Chairwoman Bordallo and Members of the Subcommittee, I am Dan Ashe, Science Advisor to the Director of the U.S. Fish and Wildlife Service (Service). I am pleased to be with you today to discuss the actions the Service is undertaking and planning to adaptively and strategically manage fish, wildlife and plants and their habitats in the face of increasing uncertainties that are the result of a changing climate system.

The Department of the Interior and the Service applaud the Subcommittee's interest in this issue and your focus upon what is happening on the ground today. Natural resource management is a challenging endeavor. I know that the Subcommittee and Committee Members appreciate the complexities that the Service's managers and partners face in dealing with issues such as limited water resources, invasive species introductions, habitat degradation and fragmentation, and wildlife trade and disease. Climate change adds an entirely new dimension of complexity and challenge to the stewardship of fish and wildlife resources.

Observations of the Natural Environment

There is strong scientific consensus that the Earth's climate is changing, and that the related changes in temperature, precipitation and sea level will have a significant impact on Earth's natural environment.

In 2007, the Intergovernmental Panel on Climate Change (IPCC) issued its Fourth Assessment Report concerning the observed and projected changes in the Earth's climate system, the impacts of climate change on the natural and human environment, and the capacity of these systems to adapt. Based on observational evidence world-wide, the Assessment concluded that –

“Observational evidence from all continents and most oceans shows that many natural systems are being affected by regional climate changes, particularly temperature increases (very high confidence). A global assessment of data since 1970 has shown it is likely that anthropogenic warming has had discernable influence on many physical and biological systems.”(IPCC WGII Technical Summary).

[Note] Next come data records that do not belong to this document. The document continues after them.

$ cat run.sh
#!/bin/bash
# OpenROAD 26Q1-2900-gdf79404cd8, Yosys 0.63+post, stock flow scripts
make -C /OpenROAD-flow-scripts/flow DESIGN_CONFIG=/design/flow/config.mk WORK_HOME=/design/flow/orfs finish
$ cat design.v
module Div(clk, reset, div, a, b, hi, lo, divByZero);
	input wire clk, reset, div;
	input wire [31:0] a, b;
	output reg [31:0] hi, lo;
	output reg divByZero;
	always @(posedge clk) begin	
		if(b == 0)
			divByZero = 1;
		else begin
			divByZero = 0;
			hi = a / b;
			lo = a % b;			
		end
	end
endmodule 
$ cat config.mk
export PLATFORM = sky130hd
export DESIGN_NAME = Div
export DESIGN_NICKNAME = Div
export VERILOG_FILES = /design/flow/design.v
export SDC_FILE = /design/flow/constraint.sdc
export NUM_CORES = 4
export LEC_CHECK = 1
export CORE_UTILIZATION = 30
$ cat constraint.sdc
current_design Div

set clk_period 206.0
set clk_io_pct 0.2

create_clock -name clk0 -period $clk_period [get_ports {clk}]

set non_clock_inputs [all_inputs -no_clocks]
set_input_delay [expr $clk_period * $clk_io_pct] -clock clk0 $non_clock_inputs
set_output_delay [expr $clk_period * $clk_io_pct] -clock clk0 [all_outputs]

The Assessment included the following examples illustrating the impact on natural systems:

· changes in freezing, thawing, and drainage in Arctic and Antarctic Peninsula ecosystems, including those in sea-ice biomes that support polar bears and walrus;

· changes in the timing of ecological events (called phenological changes—e.g., bud burst, flowering, insect emergence, etc), earlier onset of spring vegetative growth, migration, and lengthening of the growing season;

· poleward and elevational shifts in ranges of plant and animal species; and

· poleward shifts in ranges and changes of algal, plankton and fish abundance in high-latitude oceans.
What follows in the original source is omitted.